» **AIM OF THE TASK**
The line containing "reg [BTB_PW-1:0] btb_ptr;" marks the end: restate word for word every line from the first line of the entries below through that one.

++++++

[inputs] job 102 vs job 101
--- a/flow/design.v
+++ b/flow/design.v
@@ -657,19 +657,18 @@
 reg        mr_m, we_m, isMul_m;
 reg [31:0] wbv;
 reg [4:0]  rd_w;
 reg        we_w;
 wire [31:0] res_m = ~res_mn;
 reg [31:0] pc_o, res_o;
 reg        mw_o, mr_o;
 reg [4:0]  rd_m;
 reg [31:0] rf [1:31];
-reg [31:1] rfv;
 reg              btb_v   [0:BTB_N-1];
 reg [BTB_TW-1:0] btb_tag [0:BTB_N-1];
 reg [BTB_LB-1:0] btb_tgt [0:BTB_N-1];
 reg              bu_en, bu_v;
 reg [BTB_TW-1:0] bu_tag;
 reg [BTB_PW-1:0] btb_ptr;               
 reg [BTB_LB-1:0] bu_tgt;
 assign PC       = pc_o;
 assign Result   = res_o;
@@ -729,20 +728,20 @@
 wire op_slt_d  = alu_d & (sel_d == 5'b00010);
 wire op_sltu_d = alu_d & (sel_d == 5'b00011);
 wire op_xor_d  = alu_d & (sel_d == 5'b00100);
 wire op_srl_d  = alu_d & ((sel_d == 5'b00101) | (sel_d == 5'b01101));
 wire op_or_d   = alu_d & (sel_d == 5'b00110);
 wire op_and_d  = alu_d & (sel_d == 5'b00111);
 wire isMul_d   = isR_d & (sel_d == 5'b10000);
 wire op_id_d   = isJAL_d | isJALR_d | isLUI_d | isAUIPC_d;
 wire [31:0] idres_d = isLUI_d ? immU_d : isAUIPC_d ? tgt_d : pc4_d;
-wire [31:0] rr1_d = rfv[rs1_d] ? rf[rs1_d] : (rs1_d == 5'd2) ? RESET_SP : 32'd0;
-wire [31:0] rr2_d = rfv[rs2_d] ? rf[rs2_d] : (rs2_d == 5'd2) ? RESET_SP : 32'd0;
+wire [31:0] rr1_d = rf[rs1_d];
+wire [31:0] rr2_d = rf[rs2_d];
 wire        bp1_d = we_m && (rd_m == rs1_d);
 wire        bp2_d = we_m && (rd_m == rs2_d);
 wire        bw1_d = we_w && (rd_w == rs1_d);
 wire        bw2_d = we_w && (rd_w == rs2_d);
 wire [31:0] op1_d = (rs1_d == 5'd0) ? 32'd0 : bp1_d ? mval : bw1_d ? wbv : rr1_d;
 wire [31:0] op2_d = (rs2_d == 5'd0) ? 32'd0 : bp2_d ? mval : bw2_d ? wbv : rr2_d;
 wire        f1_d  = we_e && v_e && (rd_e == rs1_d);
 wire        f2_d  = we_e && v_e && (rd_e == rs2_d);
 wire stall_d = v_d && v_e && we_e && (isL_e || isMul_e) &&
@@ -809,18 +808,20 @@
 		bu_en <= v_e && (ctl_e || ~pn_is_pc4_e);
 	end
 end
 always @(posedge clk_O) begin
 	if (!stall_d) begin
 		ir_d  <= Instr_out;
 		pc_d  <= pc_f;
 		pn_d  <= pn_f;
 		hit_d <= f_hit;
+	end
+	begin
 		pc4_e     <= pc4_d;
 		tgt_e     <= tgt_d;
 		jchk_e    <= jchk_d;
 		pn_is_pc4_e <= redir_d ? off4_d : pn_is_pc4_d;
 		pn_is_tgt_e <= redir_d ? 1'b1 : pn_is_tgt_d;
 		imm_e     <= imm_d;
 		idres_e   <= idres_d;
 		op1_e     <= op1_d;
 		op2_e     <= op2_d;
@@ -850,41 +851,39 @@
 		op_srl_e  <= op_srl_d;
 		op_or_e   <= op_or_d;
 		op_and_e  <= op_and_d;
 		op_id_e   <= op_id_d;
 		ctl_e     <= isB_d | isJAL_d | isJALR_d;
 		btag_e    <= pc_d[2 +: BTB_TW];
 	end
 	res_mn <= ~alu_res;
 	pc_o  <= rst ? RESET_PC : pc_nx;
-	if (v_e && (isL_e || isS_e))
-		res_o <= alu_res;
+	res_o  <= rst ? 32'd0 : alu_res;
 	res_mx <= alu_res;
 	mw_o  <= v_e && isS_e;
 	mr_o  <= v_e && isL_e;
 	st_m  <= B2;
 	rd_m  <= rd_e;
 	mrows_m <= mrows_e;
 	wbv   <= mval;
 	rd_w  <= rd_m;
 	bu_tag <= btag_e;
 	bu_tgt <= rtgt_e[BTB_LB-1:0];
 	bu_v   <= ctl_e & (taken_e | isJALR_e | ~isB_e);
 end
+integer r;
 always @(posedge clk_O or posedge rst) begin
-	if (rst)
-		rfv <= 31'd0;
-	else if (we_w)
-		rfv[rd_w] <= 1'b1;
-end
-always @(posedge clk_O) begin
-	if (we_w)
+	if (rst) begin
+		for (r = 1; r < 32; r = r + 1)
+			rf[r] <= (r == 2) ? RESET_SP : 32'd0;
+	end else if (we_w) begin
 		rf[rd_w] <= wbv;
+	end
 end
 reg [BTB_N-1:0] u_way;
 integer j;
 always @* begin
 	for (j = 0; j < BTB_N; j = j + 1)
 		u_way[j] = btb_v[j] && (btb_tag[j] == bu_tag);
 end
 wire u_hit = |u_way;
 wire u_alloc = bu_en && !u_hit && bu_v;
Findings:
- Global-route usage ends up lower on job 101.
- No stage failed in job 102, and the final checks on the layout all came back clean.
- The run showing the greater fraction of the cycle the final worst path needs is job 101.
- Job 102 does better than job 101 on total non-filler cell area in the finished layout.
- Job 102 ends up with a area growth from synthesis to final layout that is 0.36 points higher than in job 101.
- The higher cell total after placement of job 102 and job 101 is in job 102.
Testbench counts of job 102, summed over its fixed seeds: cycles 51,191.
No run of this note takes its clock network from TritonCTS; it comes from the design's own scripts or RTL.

++++++

» **YOUR SOLUTION**
[inputs] job 102 vs job 101
--- a/flow/design.v
+++ b/flow/design.v
@@ -657,19 +657,18 @@
 reg        mr_m, we_m, isMul_m;
 reg [31:0] wbv;
 reg [4:0]  rd_w;
 reg        we_w;
 wire [31:0] res_m = ~res_mn;
 reg [31:0] pc_o, res_o;
 reg        mw_o, mr_o;
 reg [4:0]  rd_m;
 reg [31:0] rf [1:31];
-reg [31:1] rfv;
 reg              btb_v   [0:BTB_N-1];
 reg [BTB_TW-1:0] btb_tag [0:BTB_N-1];
 reg [BTB_LB-1:0] btb_tgt [0:BTB_N-1];
 reg              bu_en, bu_v;
 reg [BTB_TW-1:0] bu_tag;
 reg [BTB_PW-1:0] btb_ptr;               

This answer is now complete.